Saved entries:

Segment Open

**src/rtl/riscv_inst_decode_stage.sv**
```systemverilog
`default_nettype none
// ============================================================================
// Module      : riscv_inst_decode_stage
// Description : RV32 decode stage with registered output and a skid register.
//               Optional flush port enabled by RISCV_DECODE_FLUSH_EN.
// Revision    : 1.0 - initial release
// ============================================================================
module riscv_inst_decode_stage (
    input  logic        clk,
    input  logic        resetn,
`ifdef RISCV_DECODE_FLUSH_EN
    input  logic        flush,
`endif
    input  logic        inst_valid,
    output logic        inst_ready,
    input  logic [31:0] inst_data,
    input  logic [31:0] inst_pc,
    output logic        dec_valid,
    input  logic        dec_ready,
    output logic [31:0] dec_pc,
    output logic [2:0]  dec_class,
    output logic [4:0]  dec_rd,
    output logic [4:0]  dec_rs1,
    output logic [4:0]  dec_rs2,
    output logic [2:0]  dec_funct3,
    output logic [6:0]  dec_funct7,
    output logic [31:0] dec_imm,
    output logic        dec_illegal
);

    localparam logic [2:0] c_CLS_R       = 3'd0;
    localparam logic [2:0] c_CLS_I       = 3'd1;
    localparam logic [2:0] c_CLS_S       = 3'd2;
    localparam logic [2:0] c_CLS_B       = 3'd3;
    localparam logic [2:0] c_CLS_U       = 3'd4;
    localparam logic [2:0] c_CLS_J       = 3'd5;
    localparam logic [2:0] c_CLS_CUSTOM0 = 3'd6;
    localparam logic [2:0] c_CLS_ILLEGAL = 3'd7;

    localparam logic [6:0] c_OP_R       = 7'b0110011;
    localparam logic [6:0] c_OP_I       = 7'b0010011;
    localparam logic [6:0] c_OP_S       = 7'b0100011;
    localparam logic [6:0] c_OP_B       = 7'b1100011;
    localparam logic [6:0] c_OP_U       = 7'b0010111;
    localparam logic [6:0] c_OP_J       = 7'b1101111;
    localparam logic [6:0] c_OP_CUSTOM0 = 7'b0001011;

    localparam logic [6:0] c_F7_ZERO = 7'b0000000;
    localparam logic [6:0] c_F7_ALT  = 7'b0100000;

    typedef struct packed {
        logic [31:0] pc;
        logic [2:0]  cls;
        logic [4:0]  rd;
        logic [4:0]  rs1;
        logic [4:0]  rs2;
        logic [2:0]  funct3;
        logic [6:0]  funct7;
        logic [31:0] imm;
        logic        illegal;
    } dec_t;

    logic        w_flush;
    logic        w_accept;
    logic        w_drain;
    logic        w_out_free;
    logic        w_out_valid_nxt;
    logic        w_skid_valid_nxt;
    logic        w_ld_out_from_skid;
    logic        w_ld_out_from_in;
    logic        w_ld_skid_from_in;
    logic [6:0]  w_opcode;
    logic [2:0]  w_f3;
    logic [6:0]  w_f7;
    logic [2:0]  w_cls;
    logic [31:0] w_imm;
    dec_t        w_dec;

    logic        r_out_valid;
    logic        r_skid_valid;
    logic        r_inst_ready;
    dec_t        r_out;
    dec_t        r_skid;

`ifdef RISCV_DECODE_FLUSH_EN
    assign w_flush = flush;
`else
    assign w_flush = 1'b0;
`endif

    assign w_opcode = inst_data[6:0];
    assign w_f3     = inst_data[14:12];
    assign w_f7     = inst_data[31:25];

    always_comb begin
        w_cls = c_CLS_ILLEGAL;
        case (w_opcode)
            c_OP_R: begin
                if (w_f7 == c_F7_ZERO)
                    w_cls = c_CLS_R;
                else if (w_f7 == c_F7_ALT && (w_f3 == 3'b000 || w_f3 == 3'b101))
                    w_cls = c_CLS_R;
            end
            c_OP_I: begin
                // Only the shift encodings constrain funct7.
                if (w_f3 == 3'b001)
                    w_cls = (w_f7 == c_F7_ZERO) ? c_CLS_I : c_CLS_ILLEGAL;
                else if (w_f3 == 3'b101)
                    w_cls = (w_f7 == c_F7_ZERO || w_f7 == c_F7_ALT) ? c_CLS_I : c_CLS_ILLEGAL;
                else
                    w_cls = c_CLS_I;
            end
            c_OP_S:       w_cls = (w_f3 <= 3'b010) ? c_CLS_S : c_CLS_ILLEGAL;
            c_OP_B:       w_cls = (w_f3 == 3'b010 || w_f3 == 3'b011) ? c_CLS_ILLEGAL : c_CLS_B;
            c_OP_U:       w_cls = c_CLS_U;
            c_OP_J:       w_cls = c_CLS_J;
            c_OP_CUSTOM0: w_cls = (w_f3 == 3'b000) ? c_CLS_CUSTOM0 : c_CLS_ILLEGAL;
            default:      w_cls = c_CLS_ILLEGAL;
        endcase
    end

    always_comb begin
        w_imm = 32'd0;
        case (w_cls)
            c_CLS_I: w_imm = {{20{inst_data[31]}}, inst_data[31:20]};
            c_CLS_S: w_imm = {{20{inst_data[31]}}, inst_data[31:25], inst_data[11:7]};
            c_CLS_B: w_imm = {{19{inst_data[31]}}, inst_data[31], inst_data[7],
                              inst_data[30:25], inst_data[11:8], 1'b0};
            c_CLS_U: w_imm = {inst_data[31:12], 12'd0};
            c_CLS_J: w_imm = {{11{inst_data[31]}}, inst_data[31], inst_data[19:12],
                              inst_data[20], inst_data[30:21], 1'b0};
            default: w_imm = 32'd0;
        endcase
    end

    always_comb begin
        w_dec.pc      = inst_pc;
        w_dec.cls     = w_cls;
        w_dec.rd      = inst_data[11:7];
        w_dec.rs1     = inst_data[19:15];
        w_dec.rs2     = inst_data[24:20];
        w_dec.funct3  = w_f3;
        w_dec.funct7  = w_f7;
        w_dec.imm     = w_imm;
        w_dec.illegal = (w_cls == c_CLS_ILLEGAL);
    end

    assign w_accept   = inst_valid && r_inst_ready && !w_flush;
    assign w_drain    = r_out_valid && dec_ready;
    assign w_out_free = !r_out_valid || w_drain;

    always_comb begin
        w_out_valid_nxt    = r_out_valid;
        w_skid_valid_nxt   = r_skid_valid;
        w_ld_out_from_skid = 1'b0;
        w_ld_out_from_in   = 1'b0;
        w_ld_skid_from_in  = 1'b0;
        if (w_flush) begin
            w_out_valid_nxt  = 1'b0;
            w_skid_valid_nxt = 1'b0;
        end else if (w_out_free) begin
            // A held skid entry is always older than the incoming word.
            if (r_skid_valid) begin
                w_ld_out_from_skid = 1'b1;
                w_out_valid_nxt    = 1'b1;
                w_skid_valid_nxt   = w_accept;
                w_ld_skid_from_in  = w_accept;
            end else if (w_accept) begin
                w_ld_out_from_in = 1'b1;
                w_out_valid_nxt  = 1'b1;
            end else begin
                w_out_valid_nxt = 1'b0;
            end
        end else if (w_accept) begin
            w_ld_skid_from_in = 1'b1;
            w_skid_valid_nxt  = 1'b1;
        end
    end

    always_ff @(posedge clk or negedge resetn) begin
        if (!resetn) begin
            r_out_valid  <= 1'b0;
            r_skid_valid <= 1'b0;
            r_inst_ready <= 1'b1;
            r_out        <= '0;
            r_skid       <= '0;
        end else begin
            r_out_valid  <= w_out_valid_nxt;
            r_skid_valid <= w_skid_valid_nxt;
            r_inst_ready <= !w_skid_valid_nxt;
            if (w_ld_out_from_skid)
                r_out <= r_skid;
            else if (w_ld_out_from_in)
                r_out <= w_dec;
            if (w_ld_skid_from_in)
                r_skid <= w_dec;
        end
    end

    assign inst_ready  = r_inst_ready;
    assign dec_valid   = r_out_valid;
    assign dec_pc      = r_out.pc;
    assign dec_class   = r_out.cls;
    assign dec_rd      = r_out.rd;
    assign dec_rs1     = r_out.rs1;
    assign dec_rs2     = r_out.rs2;
    assign dec_funct3  = r_out.funct3;
    assign dec_funct7  = r_out.funct7;
    assign dec_imm     = r_out.imm;
    assign dec_illegal = r_out.illegal;

endmodule
`default_nettype wire

```
**config.mk**
```make
export PLATFORM = sky130hd
export DESIGN_NAME = riscv_inst_decode_stage
export DESIGN_NICKNAME = d
export VERILOG_FILES = /design/src/rtl/riscv_inst_decode_stage.sv
export SDC_FILE = /design/constraint.sdc
export NUM_CORES = 1
export LEC_CHECK = 0
export CORE_MARGIN = 5
export CORE_UTILIZATION = 30
export DETAILED_ROUTE_END_ITERATION = 8
export GPL_TIMING_DRIVEN = 0
export PLACE_DENSITY_LB_ADDON = 0.15
export RECOVER_POWER = 25
export SLEW_MARGIN = 25
export SYNTH_ARGS = -nofsm -noshare
export SYNTH_HDL_FRONTEND = slang
export SYNTH_SLANG_ARGS = --single-unit
```
**constraint.sdc**
```tcl
create_clock -name clk -period 2.25 [get_ports clk]
set_clock_uncertainty 0.2 [all_clocks]
set_input_delay 0.3375 -clock clk [delete_from_list [all_inputs] [get_ports clk]]
set_output_delay 0.3375 -clock clk [all_outputs]
set_load 0.05 [all_outputs]
```
After elaboration in Yosys (flattened, before gate mapping). Cells that the tools add are included.

Register bits: 189. Output and inout bits: 95. Input bits: 68. Word-level logic and storage cells: 75.

Mux-type cells: 23. Equal/unequal tests: 18. Magnitude comparators: 1. Reductions and logical operators: 12.

Operator list (number): 93-bit two-way mux (2); 32-bit case mux with 5 select lines (1); 3-bit two-way mux (8); 7-bit by 6-bit equality test with 1-bit output (second input constant) (3); 3-bit case mux with 7 select lines (1); 7-bit by 5-bit equality test with 1-bit output (second input constant) (2); 7-bit equality test (second input constant) (2); 3-bit by 2-bit equality test with 1-bit output (second input constant) (4); 3-bit equality test (second input constant) (4); 1-bit two-way mux (11); 7-bit by 4-bit equality test with 1-bit output (second input constant) (1); 7-bit zero test (1); 3-bit by 1-bit equality test with 1-bit output (second input constant) (2); 1-bit logical OR (4); 3-bit by 2-bit less-or-equal comparator with 1-bit output (second input constant) (1); 1-bit logical AND (3); 3-bit zero test (1); 1-bit zero test (2); 2-bit nonzero test (1).

Logic depth before layout (Yosys ltp). Gate-level depths: netlist (run 1).

Word-level depth: 10. Depth in mapped cells: 9. Depth with buffers taken out: 6.

Worst setup path after synthesis (run 1). OpenSTA, ideal clock, no wires.

Path type: register -> register. Start point: reg r_out_valid, in the netlist dec_valid. End point: reg r_skid[0] (netlist name). Path buffers: 3. Path slack: 0.007 ns. Arrival: 1.908 ns. Stages on the path, launching flop included: 9. Library setup time: 0.135 ns. Required time: 1.915 ns. Cell sequence: dfrtp_1 > nor2b_1 > nor2_1 > or2_1 > clkbuf_1 > clkbuf_1 > clkbuf_1 > nand2_1 > o31ai_1.

Word-level cells in the longest chain between the ends: 3.

Ends and longest elaborated chain: start: declaration (RTL line 79) `logic r_out_valid;`; start signal: assignment (RTL line 188) `r_out_valid <= w_out_valid_nxt;`; 1-bit zero test / 1-bit logical AND (equally long branches) (RTL line 150, 149); 1-bit logical OR * (RTL line 150) `assign w_out_free = !r_out_valid || w_drain;`; 1-bit two-way mux * (RTL line 161) `end else if (w_out_free) begin`; end signal: assignment (RTL line 196) `r_skid <= w_dec;`; end: declaration (RTL line 83) `dec_t r_skid;`.

Every way passes the cells marked *; elsewhere a longest branch is shown, timed or not. A chain may end at the register's enable or synchronous reset.

Worst setup path in the final report (run 1).
Start point: reg r_out, in the netlist dec_funct3[0]. End point: out dec_funct3[0].

RTL lines: start: declaration (RTL line 82) `dec_t r_out;`; start signal: assignment (RTL line 192) `r_out <= r_skid;`; start signal: assignment (RTL line 194) `r_out <= w_dec;`; end: declaration (RTL line 25) `output logic [2:0] dec_funct3,`.

No word-level cell between the ends.

==> run_summary.xml, run 1 <==
<?xml version="1.0" encoding="UTF-8"?>
<metrics>
  <group name="yosys">
    <metric name="synth_area" unit="sq um">7920</metric>
    <metric name="synth_cells" unit="">778</metric>
    <metric name="synth_flop_cell" unit="">sky130_fd_sc_hd__dfrtp_1</metric>
    <metric name="postSynth.asyncResetShare" unit="%">100</metric>
    <metric name="synth-seq-area-share" unit="%">59.8</metric>
    <metric name="synthSimpleGateAreaFrac" unit="%">14.1</metric>
    <metric name="synthMuxAreaShare" unit="%">0.285</metric>
    <metric name="edff_count_synth" unit="">0</metric>
    <metric name="synthXorXnorAreaFrac" unit="%">0.111</metric>
    <metric name="synthesis.area_per_instance" unit="sq um">10.2</metric>
    <metric name="adder_cell_share_of_the_synthesized_area" unit="%">0</metric>
    <metric name="yosys_register_bits" unit="">189</metric>
    <metric name="synth_cell_type_count" unit="">52</metric>
    <metric name="synthesis.yosys.warnings" unit="">0</metric>
    <metric name="synth_top_family_by_area" unit="">compound AO/OA/AOI/OAI gates</metric>
    <metric name="synthesis.nets" unit="">846</metric>
    <metric name="synth_compound_gate_area_share" unit="%">20.4</metric>
  </group>
  <group name="placement">
    <metric name="setup_slack_placement" unit="ns">-0.956</metric>
    <metric name="place.detailed.hpwl" unit="mm">18.2</metric>
    <metric name="routabilityCongestion" unit="">0.802</metric>
    <metric name="io_buffers" unit="">159</metric>
    <metric name="dp_cells" unit="">1274</metric>
  </group>
  <group name="cts">
    <metric name="clock_sinks" unit="">189</metric>
    <metric name="clkSlewWorstSetupHoldPaths" unit="ns">0.07</metric>
    <metric name="clock_insertion_delay_at_the_later_pin_of_the_skew_report" unit="ns">0.43</metric>
    <metric name="root_buffer" unit="">sky130_fd_sc_hd__clkbuf_16</metric>
    <metric name="tritoncts" unit="">yes</metric>
    <metric name="clock_path_buffers" unit="">2</metric>
    <metric name="htreeDepth" unit="">4</metric>
    <metric name="cts_inserted_buffers" unit="">17</metric>
  </group>
  <group name="sta">
    <metric name="final_period_minus_worst_setup_slack" unit="ns">2.22</metric>
    <metric name="finalSetupViolCount" unit="">0</metric>
    <metric name="worst-slew-pin-transition" unit="ns">1.12</metric>
    <metric name="final_setup_margin" unit="ns">0.0290</metric>
    <metric name="timing.final.crit_share" unit="%">98.7</metric>
    <metric name="timing.final.hold_violations" unit="">1</metric>
    <metric name="hold-worst-slack" unit="ns">-0.00264</metric>
    <metric name="relSlewSlack" unit="%">25.6</metric>
    <metric name="total_negative_setup_slacks" unit="ns">0</metric>
    <metric name="fmax" unit="MHz">450</metric>
    <metric name="slew_viol_final" unit="">0</metric>
  </group>
  <group name="run_status">
    <metric name="status" unit="">finished, violations left</metric>
    <metric name="violated_checks" unit="">negative hold slack</metric>
  </group>
  <group name="route">
    <metric name="detailedRoute.firstIterationViolations" unit="">599</metric>
    <metric name="post_drt_via_cell_ratio" unit="">5.04</metric>
    <metric name="firstDrtPassIters" unit="">8</metric>
    <metric name="final_antenna_net_count" unit="">0</metric>
    <metric name="via_count" unit="">6634</metric>
    <metric name="detail_route.wl_per_cell" unit="um">19.3</metric>
    <metric name="wirelength" unit="mm">25.4</metric>
    <metric name="drc" unit="">0</metric>
  </group>
  <group name="critical_path">
    <metric name="slowest_delay" unit="ns">0.83</metric>
    <metric name="critical_path.endpoint_type" unit="">primary output</metric>
    <metric name="critPathArrivalTime" unit="ns">1.68</metric>
    <metric name="cells_traversed_along_the_worst_timing_path" unit="">clkdlybuf4s50_1</metric>
    <metric name="worstSetupPathType" unit="">register to primary output</metric>
    <metric name="critical-path-top-delay-family" unit="">buffers and inverters</metric>
    <metric name="worstPathRequired" unit="ns">1.71</metric>
    <metric name="critical_path.n_buffers_inverters" unit="">1</metric>
    <metric name="crit_path_max_fanout" unit="">2</metric>
    <metric name="crit_slowest_cell" unit="">sky130_fd_sc_hd__clkdlybuf4s50_1</metric>
    <metric name="worstSetupStartpointType" unit="">register</metric>
  </group>
  <group name="global_routing">
    <metric name="grt_max_degree" unit="">88</metric>
    <metric name="antenna_found_initial" unit="">2</metric>
    <metric name="grt_pass1_vias" unit="">6704</metric>
    <metric name="grt_usage" unit="%">17.3</metric>
    <metric name="grt_first_pass_wirelength" unit="mm">39.6</metric>
    <metric name="grt.overflow.total" unit="">0</metric>
  </group>
  <group name="final_layout">
    <metric name="layout.cells.most_common" unit="">sky130_fd_sc_hd__nand2_1</metric>
    <metric name="antenna_cells" unit="">0</metric>
    <metric name="finish.net_count" unit="">1036</metric>
    <metric name="layout.core_utilization" unit="%">41.6</metric>
    <metric name="final_cell_count_no_fill" unit="">1316</metric>
    <metric name="most-common-layout-cells" unit="">sky130_fd_sc_hd__nand2_1, sky130_fd_sc_hd__dfrtp_1, sky130_fd_sc_hd__clkdlybuf4s50_1</metric>
    <metric name="num-fill-cells" unit="">2585</metric>
    <metric name="areaGrowthSynthToFinish" unit="%">36.5</metric>
    <metric name="final_layout_size_suffix_gt1_share" unit="%">13.7</metric>
  </group>
  <group name="floorplanning">
    <metric name="die_y" unit="um">172</metric>
    <metric name="floorplan.die.width" unit="um">172</metric>
    <metric name="top_level_ports" unit="">163</metric>
    <metric name="die_area" unit="sq um">29700</metric>
    <metric name="initial_utilization" unit="%">30.5</metric>
    <metric name="core_area" unit="sq um">26000</metric>
    <metric name="fp-row-count" unit="">59</metric>
  </group>
  <group name="job">
    <metric name="count_of_max_cap_constraint_violations" unit="">0</metric>
  </group>
  <group name="pwr">
    <metric name="power.density_cell_area" unit="nW/um^2">1380</metric>
    <metric name="p_leak" unit="uW">0.00501</metric>
    <metric name="ir_drop" unit="V">0.000711</metric>
  </group>
  <group name="worst_hold_path">
    <metric name="hold_removal_path_class" unit="">input pin to register</metric>
  </group>
</metrics>
-- what timing repair did --
action	CTS	global route
gates cloned	0	1
endpoints found under the setup margin	167	136
gates resized for setup	55	49
buffers inserted	4	6
pin swaps	7	13
hold buffers	1	0
endpoints found under the hold margin	188	0
-- tightest hold or removal path, stage by stage --
cell and delay (ns):
sky130_fd_sc_hd__buf_2 0.14, sky130_fd_sc_hd__nand2_1 0.06, sky130_fd_sc_hd__nand2_1 0.04
-- worst paths after layout --
path / startpoint / endpoint / slack (ns) / depth (start not counted)
hold / removal: inst_data[25] / r_skid[33] / -0.003 / 3
max in group asynchronous: resetn / dec_pc[16] / 0.39 / 3
min in group asynchronous: resetn / r_skid[19] / 0.12 / 2
setup reg to reg: inst_ready / dec_imm[4] / 0.15 / 6
setup / recovery: dec_funct3[0] / dec_funct3[0] / 0.03 / 1
hold reg to reg: r_skid[65] / r_skid[65] / 0.28 / 2
-- logic make-up after synthesis --
logic type | Yosys count
AND/OR/NAND/NOR | 267
multiplexers | 2
buffers and inverters | 108
flip-flops | 189
AO/OA/AOI/OAI | 211
XOR/XNOR | 1
-- flip-flops by register name, summed over array words and instances, names as in the netlist --
register	flops
inst_ready	1
dec_rd	5
r_skid_valid	1
dec_funct3	3
dec_class	3
dec_illegal	1
r_skid	93
dec_funct7	7
dec_imm	32
dec_rs2	5
dec_rs1	5
dec_valid	1
dec_pc	32
-- layout make-up --
type	count	area [sq um]	share of cell area [%]
buffer	53	278	2.57
clock buffer	17	425	3.94
clock inverter	15	169	1.56
inverter	53	199	1.84
multi-input combinational	481	2890	26.7
sequential	189	4730	43.8
tap	335	419	3.88
timing repair buffer	173	1700	15.7
-- per-layer routing --
metal / vias to the layer above / GRT usage, % / share of wire (%)
met5: - / 0 / 0.16
met4: 4 / 3.96 / 1.1
met3: 21 / 5.08 / 6.8
met2: 196 / 28.0 / 48
met1: 3286 / 23.1 / 44
li1: 3127 / - / -
-- where the power goes --
group / leakage [uW] / total, uW / switching (uW) / internal [uW]
Sequential: 0.00244 / 5250 / 691 / 4550
Clock: 0.000290 / 3060 / 1470 / 1590
Combinational: 0.00228 / 6650 / 4490 / 2160
-- per-stage QoR --
stage | power [uW] | hold WS (ns) | instance area [sq um]
floorplan | 9420 | -0.158 | 7920
global placement | 11900 | 0.257 | 9930
detailed placement | 11900 | -0.00880 | 9990
CTS | 15100 | 0.0202 | 10700
global route | 15900 | 0.00978 | 10800
finish | 15000 | -0.00264 | 10800
-- Yosys cell counts (2+ instances only) --
cell | instances | area, sq um
sky130_fd_sc_hd__a21o_1 | 3 | 22.5
sky130_fd_sc_hd__a21oi_1 | 3 | 15.0
sky130_fd_sc_hd__a21oi_2 | 18 | 158
sky130_fd_sc_hd__a221o_1 | 3 | 30.0
sky130_fd_sc_hd__a222oi_1 | 50 | 500
sky130_fd_sc_hd__a22o_1 | 6 | 52.6
sky130_fd_sc_hd__a22oi_1 | 46 | 345
sky130_fd_sc_hd__a31oi_1 | 2 | 12.5
sky130_fd_sc_hd__buf_2 | 3 | 15.0
sky130_fd_sc_hd__buf_6 | 2 | 22.5
sky130_fd_sc_hd__clkbuf_1 | 49 | 184
sky130_fd_sc_hd__dfrtp_1 | 188 | 4700
sky130_fd_sc_hd__inv_1 | 53 | 199
sky130_fd_sc_hd__mux2_2 | 2 | 22.5
sky130_fd_sc_hd__nand2_1 | 225 | 845
sky130_fd_sc_hd__nand3_1 | 5 | 25.0
sky130_fd_sc_hd__nor2_1 | 8 | 30.0
sky130_fd_sc_hd__nor2_2 | 2 | 12.5
sky130_fd_sc_hd__nor2b_1 | 6 | 37.5
sky130_fd_sc_hd__nor3_1 | 4 | 20.0
sky130_fd_sc_hd__nor3b_1 | 2 | 15.0
sky130_fd_sc_hd__o21ai_1 | 67 | 335
sky130_fd_sc_hd__or2_1 | 2 | 12.5
Note: power is estimated with default switching activity, not from simulation.
==> run 2, diff against run 1 <==
--- a/config.mk
+++ b/config.mk
@@ -5,6 +5,7 @@
 export SDC_FILE = /design/constraint.sdc
 export NUM_CORES = 1
 export LEC_CHECK = 0
+export ABC_AREA = 1
 export CORE_MARGIN = 5
 export CORE_UTILIZATION = 30
 export DETAILED_ROUTE_END_ITERATION = 8
==> run 2 against run 1 <==
  * The run now ends clean
  * First-iteration DRC count decreased by 20%
  * Worst hold slack improved by 0.038 ns
  * Maximum frequency increased by 0.67%
  * Routed wire length increased by 4.6%
  * Synthesized cell count increased by 23%
  * Sequential share of layout area decreased by 2.1 points
  * Critical path type unchanged
  * Largest cell class unchanged
  * Largest power group unchanged
  * Highest routed layer is now met4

Segment Closed

Exercise description ::
Above are the lines; repeat exactly the ones from the line containing "setup / recovery: dec_funct3[0]" down to the line containing "sky130_fd_sc_hd__a222oi_1 | 50 | 500", both inclusive.

Task answer ::
setup / recovery: dec_funct3[0] / dec_funct3[0] / 0.03 / 1
hold reg to reg: r_skid[65] / r_skid[65] / 0.28 / 2
-- logic make-up after synthesis --
logic type | Yosys count
AND/OR/NAND/NOR | 267
multiplexers | 2
buffers and inverters | 108
flip-flops | 189
AO/OA/AOI/OAI | 211
XOR/XNOR | 1
-- flip-flops by register name, summed over array words and instances, names as in the netlist --
register	flops
inst_ready	1
dec_rd	5
r_skid_valid	1
dec_funct3	3
dec_class	3
dec_illegal	1
r_skid	93
dec_funct7	7
dec_imm	32
dec_rs2	5
dec_rs1	5
dec_valid	1
dec_pc	32
-- layout make-up --
type	count	area [sq um]	share of cell area [%]
buffer	53	278	2.57
clock buffer	17	425	3.94
clock inverter	15	169	1.56
inverter	53	199	1.84
multi-input combinational	481	2890	26.7
sequential	189	4730	43.8
tap	335	419	3.88
timing repair buffer	173	1700	15.7
-- per-layer routing --
metal / vias to the layer above / GRT usage, % / share of wire (%)
met5: - / 0 / 0.16
met4: 4 / 3.96 / 1.1
met3: 21 / 5.08 / 6.8
met2: 196 / 28.0 / 48
met1: 3286 / 23.1 / 44
li1: 3127 / - / -
-- where the power goes --
group / leakage [uW] / total, uW / switching (uW) / internal [uW]
Sequential: 0.00244 / 5250 / 691 / 4550
Clock: 0.000290 / 3060 / 1470 / 1590
Combinational: 0.00228 / 6650 / 4490 / 2160
-- per-stage QoR --
stage | power [uW] | hold WS (ns) | instance area [sq um]
floorplan | 9420 | -0.158 | 7920
global placement | 11900 | 0.257 | 9930
detailed placement | 11900 | -0.00880 | 9990
CTS | 15100 | 0.0202 | 10700
global route | 15900 | 0.00978 | 10800
finish | 15000 | -0.00264 | 10800
-- Yosys cell counts (2+ instances only) --
cell | instances | area, sq um
sky130_fd_sc_hd__a21o_1 | 3 | 22.5
sky130_fd_sc_hd__a21oi_1 | 3 | 15.0
sky130_fd_sc_hd__a21oi_2 | 18 | 158
sky130_fd_sc_hd__a221o_1 | 3 | 30.0
sky130_fd_sc_hd__a222oi_1 | 50 | 500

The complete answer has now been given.